Well, most of the time it doesn't, but sometimes it does. I suppose I can leave off caching from CF fo now, but down the road I'm definitely going to have to use it or our bandwidth charges are going to be over the moon. And to be honest, we were thinking of going Enterprise to use their full caching (instead of LSCache) because some tests we've done shows it can handle peak load easily (we've had tens of thousands of requests per second at certain points, and it's hard for any server to handle that even with the best possible caching and tuning.)

FYI: In your case, the loading of static sources is not faster with a CDN, as they are only loaded after the main document has been loaded.
That, I did not know. Interesting.
 

serpent_driver

Well-Known Member
#18
You should think about changing your hosting. There are often traffic limits, but these limits are very tolerant, so I can only imagine you exceeding these limits to a limited extent.

If you notice several tens of thousands of requests per second, that may initially sound unbelievable or difficult to imagine. Do you run a porn site? I don't want to question the interest in the content of your site, but such a high number of requests cannot be generated by natural users. You should therefore think about regulating your site's traffic and filtering or blocking natural requests from "unnaturally" generated ones. CF offers you the corresponding options and functions, which you can also set up locally on your server. I would be happy to support you.
 
#19
Do you run a porn site? I don't want to question the interest in the content of your site, but such a high number of requests cannot be generated by natural users.
No, not porn... but hey, it's HBO, so...

No, we run one of the top sites in the world for a globally popular series and TV show.
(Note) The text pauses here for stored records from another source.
**src/rtl/dispatch_ctrl_pkg.sv**
```systemverilog
// ============================================================================
// Module   : dispatch_ctrl_pkg
// Purpose  : Shared types and default sizes for the dispatch controller.
// Revision : 1.0 - initial release
// ============================================================================
`default_nettype none

`ifndef DISPATCH_CTRL_PKG_DEFS
`define DISPATCH_CTRL_PKG_DEFS
`define DC_ROB_SIZE_WIDTH 6
`define DC_RS_ALU_DEPTH   8
`define DC_RS_MEM_DEPTH   4
`define DC_RS_BR_DEPTH    4
`endif

package dispatch_ctrl_pkg;

  localparam int ROB_SIZE_WIDTH = `DC_ROB_SIZE_WIDTH;

  typedef enum logic [1:0] {
    RS_ALU = 2'd0,
    RS_MEM = 2'd1,
    RS_BR  = 2'd2
  } rs_class_t;

  typedef enum logic [0:0] {
    RUN        = 1'b0,
    FLUSH_HOLD = 1'b1
  } dispatch_state_t;

  typedef enum logic [1:0] {
    no_mem_op = 2'd0,
    mem_load  = 2'd1,
    mem_store = 2'd2
  } mem_op_t;

  typedef struct packed {
    mem_op_t memory_op;
    logic    is_branch_op;
  } control_t;

endpackage

`default_nettype wire

```
**src/rtl/dispatch_ctrl_credit.sv**
```systemverilog
// ============================================================================
// Module   : rs_credit_counter
// Purpose  : Free-entry credit counter for one reservation station.
// Revision : 1.0 - initial release
// ============================================================================
`default_nettype none

module rs_credit_counter #(
  parameter int DEPTH = 4
) (
  input  logic                       clk,
  input  logic                       reset,
  input  logic                       i_dispatch,
  input  logic                       i_release,
  input  logic                       i_flush,
  output logic [$clog2(DEPTH+1)-1:0] o_credit,
  output logic                       o_overflow
);

  localparam int W = $clog2(DEPTH + 1);
  localparam logic [W-1:0] C_FULL = W'(DEPTH);

  logic [W-1:0] r_credit;
  logic         r_overflow;
  logic         w_full;
  logic         w_empty;

  assign w_full  = (r_credit == C_FULL);
  assign w_empty = (r_credit == '0);

  // A coincident dispatch and release cancel; a lone release at full is an error.
  always_ff @(posedge clk or posedge reset) begin
    if (reset) begin
      r_credit   <= C_FULL;
      r_overflow <= 1'b0;
    end else if (i_flush) begin
      r_credit <= C_FULL;
    end else if (i_dispatch && !i_release) begin
      if (!w_empty) r_credit <= r_credit - W'(1);
    end else if (i_release && !i_dispatch) begin
      if (w_full) r_overflow <= 1'b1;
      else        r_credit   <= r_credit + W'(1);
    end
  end

  assign o_credit   = r_credit;
  assign o_overflow = r_overflow;

endmodule

`default_nettype wire

```
**src/rtl/dispatch_ctrl.sv**
```systemverilog
// ============================================================================
// Module   : dispatch_ctrl
// Purpose  : Credit-based dispatch of renamed instructions to ALU/MEM/BR stations.
// Revision : 1.0 - initial release
// ============================================================================
`default_nettype none

module dispatch_ctrl
  import dispatch_ctrl_pkg::*;
#(
  parameter int RS_ALU_DEPTH          = `DC_RS_ALU_DEPTH,
  parameter int RS_MEM_DEPTH          = `DC_RS_MEM_DEPTH,
  parameter int RS_BR_DEPTH           = `DC_RS_BR_DEPTH,
  parameter int FLUSH_RECOVERY_CYCLES = 2
) (
  input  logic                              clk,
  input  logic                              reset,
  input  logic                              new_valid_inst,
  input  control_t                          control,
  input  logic [ROB_SIZE_WIDTH-1:0]         inst_tag,
  input  logic                              rob_full,
  input  logic                              can_rename,
  input  logic                              flush,
  input  logic [2:0]                        rs_release,
  output logic                              stall,
  output logic [2:0]                        dispatch_valid,
  output logic [ROB_SIZE_WIDTH-1:0]         dispatch_tag,
  output logic [$clog2(RS_ALU_DEPTH+1)-1:0] credit_alu,
  output logic [$clog2(RS_MEM_DEPTH+1)-1:0] credit_mem,
  output logic [$clog2(RS_BR_DEPTH+1)-1:0]  credit_br,
  output logic [31:0]                       dispatched_count,
  output logic                              credit_overflow
);

  localparam logic [0:0] ST_RUN  = RUN;
  localparam logic [0:0] ST_HOLD = FLUSH_HOLD;
  localparam logic [3:0] C_HOLD  = 4'(FLUSH_RECOVERY_CYCLES);

  logic [0:0]  r_state;
  logic [3:0]  r_hold;
  logic [31:0] r_count;

  rs_class_t   w_class;
  logic        w_credit_zero;
  logic [2:0]  w_onehot;
  logic        w_run;
  logic        w_dispatch;
  logic [2:0]  w_disp_vec;
  logic [2:0]  w_rel_vec;
  logic [2:0]  w_ovf;

  always_comb begin
    w_class = RS_ALU;
    if (control.memory_op != no_mem_op) w_class = RS_MEM;
    else if (control.is_branch_op)      w_class = RS_BR;
  end

  always_comb begin
    w_credit_zero = 1'b0;
    w_onehot      = 3'b000;
    case (w_class)
      RS_MEM:  begin w_credit_zero = (credit_mem == '0); w_onehot = 3'b010; end
      RS_BR:   begin w_credit_zero = (credit_br  == '0); w_onehot = 3'b100; end
      default: begin w_credit_zero = (credit_alu == '0); w_onehot = 3'b001; end
    endcase
  end

  assign w_run      = (r_state == ST_RUN);
  assign stall      = w_run ? (rob_full | ~can_rename | (new_valid_inst & w_credit_zero)) : 1'b1;
  assign w_dispatch = w_run & new_valid_inst & ~stall & ~flush & ~reset;
  assign w_disp_vec = w_dispatch ? w_onehot : 3'b000;
  // Releases only count while running; a flush refills every station anyway.
  assign w_rel_vec  = (w_run & ~flush) ? rs_release : 3'b000;

  always_ff @(posedge clk or posedge reset) begin
    if (reset) begin
      r_state <= ST_RUN;
      r_hold  <= 4'd0;
      r_count <= 32'd0;
    end else begin
      if (w_dispatch) r_count <= r_count + 32'd1;
      if (flush) begin
        r_state <= ST_HOLD;
        r_hold  <= C_HOLD;
      end else if (r_state == ST_HOLD) begin
        r_hold <= r_hold - 4'd1;
        if (r_hold <= 4'd1) r_state <= ST_RUN;
      end
    end
  end

  rs_credit_counter #(.DEPTH(RS_ALU_DEPTH)) u_credit_alu (
    .clk(clk), .reset(reset), .i_dispatch(w_disp_vec[RS_ALU]), .i_release(w_rel_vec[RS_ALU]),
    .i_flush(flush), .o_credit(credit_alu), .o_overflow(w_ovf[RS_ALU]));

  rs_credit_counter #(.DEPTH(RS_MEM_DEPTH)) u_credit_mem (
    .clk(clk), .reset(reset), .i_dispatch(w_disp_vec[RS_MEM]), .i_release(w_rel_vec[RS_MEM]),
    .i_flush(flush), .o_credit(credit_mem), .o_overflow(w_ovf[RS_MEM]));

  rs_credit_counter #(.DEPTH(RS_BR_DEPTH)) u_credit_br (
    .clk(clk), .reset(reset), .i_dispatch(w_disp_vec[RS_BR]), .i_release(w_rel_vec[RS_BR]),
    .i_flush(flush), .o_credit(credit_br), .o_overflow(w_ovf[RS_BR]));

  assign dispatch_valid   = w_disp_vec;
  assign dispatch_tag     = inst_tag;
  assign dispatched_count = r_count;
  assign credit_overflow  = |w_ovf;

endmodule

`default_nettype wire

```
**config.mk**
```make
export PLATFORM = sky130hd
export DESIGN_NAME = dispatch_ctrl
export DESIGN_NICKNAME = d
export VERILOG_FILES = /design/src/rtl/dispatch_ctrl_pkg.sv /design/src/rtl/dispatch_ctrl_credit.sv /design/src/rtl/dispatch_ctrl.sv
export SDC_FILE = /design/constraint.sdc
export NUM_CORES = 1
export LEC_CHECK = 0
export CORE_MARGIN = 3
export CORE_UTILIZATION = 50
export DETAILED_ROUTE_END_ITERATION = 8
export PLACE_DENSITY = 0.91
export SLEW_MARGIN = 10
export SYNTH_ARGS = -nofsm -noshare
export SYNTH_HDL_FRONTEND = slang
export SYNTH_HIERARCHICAL = 1
export SYNTH_SLANG_ARGS = --single-unit
```
**constraint.sdc**
```tcl
create_clock -name clk -period 4.01 [get_ports clk]
set_input_delay 1.0025 -clock clk [delete_from_list [all_inputs] [get_ports clk]]
set_output_delay 1.0025 -clock clk [all_outputs]
set_load 0.05 [all_outputs]
```
==> results by group <==
Run status
  • Status: complete, no violations

Finish
  • Antenna cells: 0
  • Share of layout cells above drive strength 1: 16.2%
  • NumNets Final: 381
  • Fin util: 65.6%
  • Fin area: 0.00391 sq mm
  • Layout area overhead: 26.1%

Clocking
  • Post-CTS sizing: 0
  • Cts bufs inserted: 5
  • Post-CTS Hold Buffers: 0
  • CTS Root Cell: clkbuf_8
  • # H-tree levels: 2
  • Post-CTS setup buffer count: 0
  • CTS tree: built
  • Clk_lat worst skew: 0.32 ns
  • CTS Buffer Depth: 2
  • Clock sink count: 50
  • Worst-path clk slew: 0.09 ns

STA
  • Final worst path period share: 97.1%
  • Max Fclk: 257 MHz
  • Final setup viols: 0
  • Post-route minimum period: 3.89 ns
  • RSZ-0062 raised after global routing: no
  • Slew Limit Fails: 0
  • Worst Tran Pin Value: 0.521 ns
  • Final WS setup: 0.118 ns
  • Setup tns final: 0 ns
  • Fin Hold WS: 0.481 ns
  • Final Hold Vio Count: 0
  • Max-slew headroom at the worst pin: 65.1%
  • Worst Skew: 0.0180 ns

Routing
  • DRT Pass-1 Iters: 4
  • Vias/cell: 5.66
  • Antenna-violating nets left: 0
  • Final wirelength: 7.05 mm
  • Drt wl/cell: 16.3 um
  • Via count: 2447
  • Drt first-iter violations: 105
  • Drt drc: 0

Flow run
  • Max-Cap Viols: 0

GRT
  • Vias in the first global route: 2366
  • Global-route wire length before repair: 11.7 mm
  • Gr ovfl total: 0
  • Pin count of the biggest net entering global routing: 38
  • Initial antenna violation count: 0
  • GR Util All Layers: 20.0%

Setup path
  • WP buf/inv: 3
  • CP Max Fanout: 10
  • Family with the most delay on the worst path: buffers and inverters
  • Critical path cell sequence: clkdlybuf4s50_1, or4_1, o211ai_1, a21bo_1, buf_4, nor2_1, buf_12
  • CP Launch Type: primary input
  • Worst EP arrival: 2.89 ns
  • Crit-path slowest cell: clkdlybuf4s50_1
  • Crit end category: primary output
  • Worst EP required: 3.01 ns
  • Max incr delay on CP: 0.48 ns
  • Crit path kind: primary input to primary output

Floorplan
  • Starting density of the core: 52.0%
  • Core footprint: 0.00596 sq mm
  • Top Ports: 71
  • # rows: 28
  • Die height: 84.7 um
  • Die X: 84.7 um
  • Die area: 0.00718 sq mm

Power and ir drop
  • LEAKAGE: 1.72 nW
  • Cell Pwr Density: 319 mW/mm^2
  • Peak supply drop: 0.000297 V

Placed design
  • Input/output buffers: 58
  • Gpl congestion: 0.908
  • Post-DP Area: 0.00379 sq mm
  • Setup WS pre-CTS: 0.104 ns
  • Dpl hpwl: 5.18 mm

Yosys
  • Syn nets: 322
  • Syn Inst Count: 297
  • #FFs+latches synth: 50
  • Synth area leader: dfrtp_1
  • Area fraction of the dominant cell type after synthesis: 38.0%
  • Synth Flop Type: dfrtp_1
  • Number of synthesized flops with an enable pin: 0
  • Register area share after synthesis: 40.5%
  • Area of the mapped netlist: 0.00310 sq mm
  • Post-Syn Area per Cell: 10.4 sq um
  • Most common cell in the synthesized netlist: dfrtp_1
  • Ranking of synthesized cells by area: dfrtp_1 38%, xnor2_1 7.1%, xor2_1 5.9%, ha_1 2.8%, dfstp_2 2.5%
  • Synth cell count leaders: 47 x dfrtp_1, 25 x xnor2_1, 21 x xor2_1, 19 x nor2_1
  • Async SR Flop Fraction: 100%
  • Synth warnings: 6
  • Unique masters post-synth: 64

Min path
  • Hold Path Class: flip-flop to flip-flop
state kept, by name, summed over array words and instances (netlist names):
register	flops
r_state	1
u_credit_alu/o_credit	4
r_hold	4
u_credit_br/o_credit	3
u_credit_alu/o_overflow	1
u_credit_mem/o_credit	3
u_credit_mem/o_overflow	1
dispatched_count	32
u_credit_br/o_overflow	1
per-stage QoR:
| stage | power [mW] | instances |
|---|---|---|
| 6_report | 1.25 | 432 |
| 5_1_grt | 1.30 | 432 |
| 4_1_cts | 1.25 | 432 |
| 3_5_place_dp | 0.877 | 424 |
| 3_3_place_gp | 0.864 | 424 |
| 2_1_floorplan | 0.812 | 297 |
final cells by class:
class	instances	area (sq um)
well taps	75	93.8
clock inverters	3	47.5
repair buffers	70	711
flip-flops and latches	50	1250
fillers	447	2050
multi-input cells	212	1670
clock buffers	5	68.8
inverters	17	63.8
kinds of logic (layout without fill, tap and decap cells):
| logic type | count (synthesis) | in the layout | synth area share (%) |
|---|---|---|---|
| compound gates | 47 | 47 | 10.8 |
| xor+xnor | 46 | 46 | 13.0 |
| fa+ha+maj | 7 | 7 | 2.83 |
| buf+inv | 35 | 95 | 6.58 |
| flops | 50 | 50 | 40.5 |
| mux | 2 | 2 | 0.808 |
| simple gates | 110 | 110 | 25.4 |
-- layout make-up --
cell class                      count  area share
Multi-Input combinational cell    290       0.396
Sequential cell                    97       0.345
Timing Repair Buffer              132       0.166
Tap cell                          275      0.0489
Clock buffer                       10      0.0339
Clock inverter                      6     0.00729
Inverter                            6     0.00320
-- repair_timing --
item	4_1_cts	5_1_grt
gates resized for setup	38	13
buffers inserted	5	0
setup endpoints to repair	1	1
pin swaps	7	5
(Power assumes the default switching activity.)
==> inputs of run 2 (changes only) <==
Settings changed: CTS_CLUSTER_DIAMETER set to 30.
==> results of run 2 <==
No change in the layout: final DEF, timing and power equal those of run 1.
--- src/rtl/debounce_channel.sv ---
// One switch bit: two-flop synchronizer, stability counter FSM, and a registered
// output stage carrying the clean level and its edge pulses.
module debounce_channel
    import switch_debouncer_pkg::*;
#(
    parameter int unsigned DEBOUNCE_CYCLES = DEBOUNCE_CYCLES_DEFAULT,
    parameter logic        RESET_VALUE     = 1'b0
) (
    input  logic clk,
    input  logic rst,
    input  logic sw_raw,
    output logic sw_db,
    output logic sw_rise,
    output logic sw_fall,
    output logic evt
);

    localparam int unsigned   CW       = $clog2(DEBOUNCE_CYCLES + 1);
    localparam logic [CW-1:0] CNT_LAST = CW'(DEBOUNCE_CYCLES - 1);

    logic          sync_p0, sync_p1;
    db_state_e     state_p2, state_nxt;
    logic [CW-1:0] cnt_p2, cnt_nxt;
    logic          lvl_p2, lvl_nxt;
    logic          acc_p2, acc_nxt;
    logic          rise_nxt, fall_nxt;

    always_ff @(posedge clk) begin
        if (rst) begin
            sync_p0  <= RESET_VALUE;
            sync_p1  <= RESET_VALUE;
            state_p2 <= ST_STABLE;
            cnt_p2   <= '0;
            lvl_p2   <= RESET_VALUE;
            acc_p2   <= 1'b0;
            sw_db    <= RESET_VALUE;
            sw_rise  <= 1'b0;
            sw_fall  <= 1'b0;
        end else begin
            // p0/p1: synchronizer; p2: debounce FSM; outputs: registered level and pulses
            sync_p0  <= sw_raw;
            sync_p1  <= sync_p0;
            state_p2 <= state_nxt;
            cnt_p2   <= cnt_nxt;
            lvl_p2   <= lvl_nxt;
            acc_p2   <= acc_nxt;
            sw_db    <= lvl_p2;
            sw_rise  <= rise_nxt;
            sw_fall  <= fall_nxt;
        end
    end

    always_comb begin
        state_nxt = state_p2;
        cnt_nxt   = cnt_p2;
        acc_nxt   = 1'b0;
        case (state_p2)
            ST_STABLE: begin
                if (sync_p1 != lvl_p2) begin
                    if (DEBOUNCE_CYCLES == 1) begin
                        acc_nxt = 1'b1;
                    end else begin
                        state_nxt = ST_COUNTING;
                        cnt_nxt   = CW'(1);
                    end
                end
            end
            ST_COUNTING: begin
                if (sync_p1 == lvl_p2) begin
                    state_nxt = ST_STABLE;
                    cnt_nxt   = '0;
                end else if (cnt_p2 == CNT_LAST) begin
                    acc_nxt   = 1'b1;
                    state_nxt = ST_STABLE;
                    cnt_nxt   = '0;
                end else begin
                    cnt_nxt = cnt_p2 + 1'b1;
                end
            end
            default: begin
                state_nxt = ST_STABLE;
                cnt_nxt   = '0;
            end
        endcase
    end

    always_comb begin
        lvl_nxt  = acc_nxt ? sync_p1 : lvl_p2;
        rise_nxt = acc_p2 & lvl_p2;
        fall_nxt = acc_p2 & ~lvl_p2;
    end

    assign evt = acc_p2;

endmodule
When the show is on, millions of people who Google details about characters or events are likely to see us as the #1 result and rush over to our site. It's a huge amount of traffic.
 

serpent_driver

Well-Known Member
#20
No, not porn... but hey, it's HBO, so...
Does HBO make porn? ;)

It's a huge amount of traffic.
Again, if you think that caching of static sources reduces whatever, then use a CDN. If the load goes to high for dynamically generated content keep the cache always warmed.

However, the cache crawlers offered by LiteSpeed are lame ducks and cause a relatively high server load. You should therefore look for alternative solutions. With LiteSpeed Web ADC you also have the option of distributing the high load, but this only makes sense if you operate more than 1 server.